Tomographically resolved ionization temperatures and electron densities in the inductively coupled plasma determined by the line-to-continuum method

Abstract

This article is an electronic publication in Spectrochimica Acta Electronica (SAE), the electronic section of Spectrochimica Acta Part B (SAB). The hardcopy text is accompanied by three disks with data files with the hardcopy paper in Word 5.0 and ASCII format, and a disclaimer. The text details the purpose of the work and the structure of the three-dimensional Ar ionization temperature and electron number density data files.

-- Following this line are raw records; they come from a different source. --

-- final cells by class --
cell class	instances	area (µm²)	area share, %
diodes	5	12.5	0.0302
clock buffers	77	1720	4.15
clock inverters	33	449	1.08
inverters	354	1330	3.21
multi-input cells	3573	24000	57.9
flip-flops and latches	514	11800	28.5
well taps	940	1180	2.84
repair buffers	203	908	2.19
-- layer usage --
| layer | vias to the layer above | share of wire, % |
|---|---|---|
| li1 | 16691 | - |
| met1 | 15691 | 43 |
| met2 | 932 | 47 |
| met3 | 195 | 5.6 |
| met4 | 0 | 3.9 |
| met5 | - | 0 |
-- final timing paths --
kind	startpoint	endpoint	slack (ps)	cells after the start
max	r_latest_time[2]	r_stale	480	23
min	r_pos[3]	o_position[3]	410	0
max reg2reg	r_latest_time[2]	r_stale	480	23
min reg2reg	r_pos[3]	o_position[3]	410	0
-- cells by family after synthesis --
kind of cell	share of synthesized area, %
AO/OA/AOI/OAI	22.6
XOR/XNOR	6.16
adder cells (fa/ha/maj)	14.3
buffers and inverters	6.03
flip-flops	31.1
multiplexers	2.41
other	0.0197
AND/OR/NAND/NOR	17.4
### src/rtl/core/led_fade_animation_mux.sv
// ============================================================================
// LED fade animation mux - top level
// Sequencer, per-LED peak registers, slot length register and result
// register around the slot table and the drive calculator.
// ============================================================================
// Usage:
//   Input transfers on s_*: tuser is the opcode (start or tick), tdata the
//   animation fields. Results leave on m_*: tuser is the kind, tlast marks
//   the final result of an input item.
//   A start returns one acknowledgement, valid the cycle after its transfer.
//   A tick scans the slots (one slot per cycle through the shared advance
//   unit), then emits NUM_LEDS results through the shared drive calculator,
//   one per cycle while the receiver does not stall.
//   One item is processed at a time; s_tready is high only while idle with
//   the result register free or being emptied.
//   A stall on m_tready holds the result register and the sequencer.
//   Reset empties all slots, sets slot length to 100 and drops m_tvalid.
//   cfg_wr_en writes slot_length from cfg_wr_data. The user must write it
//   only while the block is idle; the block itself does not enforce this.
// ============================================================================
module led_fade_animation_mux
    import lfam_pkg::*;
#(
    parameter int NUM_SLOTS = DEF_NUM_SLOTS,
    parameter int NUM_LEDS  = DEF_NUM_LEDS
) (
    input  logic                 aclk,
    input  logic                 aresetn,
    // slot_length register
    input  logic                 cfg_wr_en,
    input  logic [TIME_W-1:0]    cfg_wr_data,
    // input items
    input  logic                 s_tvalid,
    output logic                 s_tready,
    // led_mask[11:0], start_level[27:12], end_level[43:28],
    // step_size[59:44], flip_count[67:60], zero pad[71:68]
    input  logic [S_TDATA_W-1:0] s_tdata,
    // opcode[0]
    input  logic                 s_tuser,
    // result items
    output logic                 m_tvalid,
    input  logic                 m_tready,
    // accepted[0], led_index[4:1], drive_pattern[12:5], lit[13],
    // on_time[29:14], off_time[45:30], zero pad[47:46]
    output logic [M_TDATA_W-1:0] m_tdata,
    // kind[0]
    output logic                 m_tuser,
    output logic                 m_tlast
);

    localparam int SW = (NUM_SLOTS > 1) ? $clog2(NUM_SLOTS) : 1;
    localparam int LW = (NUM_LEDS > 1) ? $clog2(NUM_LEDS) : 1;

    localparam logic [1:0] S_IDLE = 2'd0;
    localparam logic [1:0] S_SCAN = 2'd1;
    localparam logic [1:0] S_EMIT = 2'd2;

    logic [1:0]           state_reg, state_next;
    logic [SW-1:0]        slot_reg, slot_next;
    logic [LW-1:0]        led_reg, led_next;
    logic [TIME_W-1:0]    slot_length_reg;
    logic [LEVEL_W-1:0]   peak_reg [NUM_LEDS];

    logic                 m_valid_reg, m_valid_next;
    logic [M_TDATA_W-1:0] m_data_reg, m_data_next;
    logic                 m_user_reg, m_user_next;
    logic                 m_last_reg, m_last_next;

    logic                 out_free;
    logic                 s_accept;
    logic                 tick_accept;
    logic                 slot_last;
    logic                 led_last;
    slot_cmd_t            cmd;
    logic                 alloc_ok;
    logic [LED_MASK_W-1:0] rd_mask;
    logic [LEVEL_W-1:0]   rd_level;
    drive_t               drive;
    logic [LED_IDX_W-1:0] led_idx;

    assign out_free    = !m_valid_reg || m_tready;
    assign s_tready    = (state_reg == S_IDLE) && out_free;
    assign s_accept    = s_tvalid && s_tready;
    assign tick_accept = s_accept && (s_tuser == OP_TICK);
    assign slot_last   = (slot_reg == SW'(NUM_SLOTS - 1));
    assign led_last    = (led_reg == LW'(NUM_LEDS - 1));
    assign led_idx     = LED_IDX_W'(led_reg);

    assign cmd.alloc   = s_accept && (s_tuser == OP_START);
    assign cmd.advance = (state_reg == S_SCAN);

    lfam_slot_table #(
        .NUM_SLOTS (NUM_SLOTS)
    ) u_slots (
        .aclk      (aclk),
        .aresetn   (aresetn),
        .cmd       (cmd),
        .idx       (slot_reg),
        .new_mask  (s_tdata[11:0]),
        .new_start (s_tdata[27:12]),
        .new_end   (s_tdata[43:28]),
        .new_step  (s_tdata[59:44]),
        .new_flips (s_tdata[67:60]),
        .alloc_ok  (alloc_ok),
        .rd_mask   (rd_mask),
        .rd_level  (rd_level)
    );

    lfam_drive_calc u_calc (
        .peak        (peak_reg[led_reg]),
        .slot_length (slot_length_reg),
        .led         (led_idx),
        .drive       (drive)
    );

    // Sequencer and result register next values
    always_comb begin
        state_next   = state_reg;
        slot_next    = slot_reg;
        led_next     = led_reg;
        m_valid_next = m_valid_reg && !m_tready;
        m_data_next  = m_data_reg;
        m_user_next  = m_user_reg;
        m_last_next  = m_last_reg;
        unique case (state_reg)
            S_IDLE: begin
                if (s_accept) begin
                    if (s_tuser == OP_TICK) begin
                        slot_next  = '0;
                        state_next = S_SCAN;
                    end else begin
                        m_valid_next = 1'b1;
                        m_data_next  = {{(M_TDATA_W - 1){1'b0}}, alloc_ok};
                        m_user_next  = KIND_ACK;
                        m_last_next  = 1'b1;
                    end
                end
            end
            S_SCAN: begin
                slot_next = slot_reg + 1'b1;
                if (slot_last) begin
                    led_next   = '0;
                    state_next = S_EMIT;
                end
            end
            S_EMIT: begin
                if (out_free) begin
                    m_valid_next = 1'b1;
                    m_data_next  = {2'b00, drive.off_time, drive.on_time, drive.lit,
                                    drive.pattern, led_idx, 1'b0};
                    m_user_next  = KIND_DRIVE;
                    m_last_next  = led_last;
                    led_next     = led_reg + 1'b1;
                    if (led_last) begin
                        state_next = S_IDLE;
                    end
                end
            end
            default: begin
                state_next = S_IDLE;
            end
        endcase
    end

    // Control registers
    always_ff @(posedge aclk) begin
        if (!aresetn) begin
            state_reg       <= S_IDLE;
            m_valid_reg     <= 1'b0;
            slot_length_reg <= SLOT_LEN_RST;
        end else begin
            state_reg   <= state_next;
            m_valid_reg <= m_valid_next;
            if (cfg_wr_en) begin
                slot_length_reg <= cfg_wr_data;
            end
        end
    end

    // Counters and result payload
    always_ff @(posedge aclk) begin
        slot_reg   <= slot_next;
        led_reg    <= led_next;
        m_data_reg <= m_data_next;
        m_user_reg <= m_user_next;
        m_last_reg <= m_last_next;
    end

    // Clear peaks on a tick, then keep the brightest covering slot
    always_ff @(posedge aclk) begin
        for (int d = 0; d < NUM_LEDS; d++) begin
            if (tick_accept) begin
                peak_reg[d] <= '0;
            end else if (state_reg == S_SCAN && rd_mask[d] && rd_level > peak_reg[d]) begin
                peak_reg[d] <= rd_level;
            end
        end
    end

    assign m_tvalid = m_valid_reg;
    assign m_tdata  = m_data_reg;
    assign m_tuser  = m_user_reg;
    assign m_tlast  = m_last_reg;

endmodule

The line-to-continuum method was used to evaluate the spatial distribution of Ar ionization temperatures, T ion, and electron number densities, n e, within a dry Ar inductively coupled plasma (ICP). The emission measurements were spatially resolved in three dimensions by reconstruction algorithms for computed tomography. The 40.68 MHz Ar ICP was operated at applied r.f. power levels of 0.75 and 1.0 kW. The reconstructed distributions of Ar I line emission (430.0 nm) and continuum emission (428.6 nm) show good reproducibility over a series of five replicate runs. Argon ionization temperatures remain within a 6500–8500 K range throughout the continuum-emission cone of the plasma. Deviations from this temperature range occur in the central channel and around the outer edge of the plasma. Low in the plasma, the central-channel T ion is cooler than 6000 K. Along the outer edge of the plasma, the line-to-continuum ratio becomes small; this low ratio results in erroneously high temperatures (> 12000 K). The errors in T ion appear to be due to reproducible artifacts in the reconstruction process that lead to low Ar I line-emission readings along the outer edge of the plasma. Electron densities show a maximum of 8.5 × 10 14 cm −3 and 1.2 × 10 15 cm −3 at 0.75 and 1.0 kW, respectively. Electron number densities were much better behaved than T ion due to their dependence on the square-root of continuum measurements and only the fourth-root of T ion.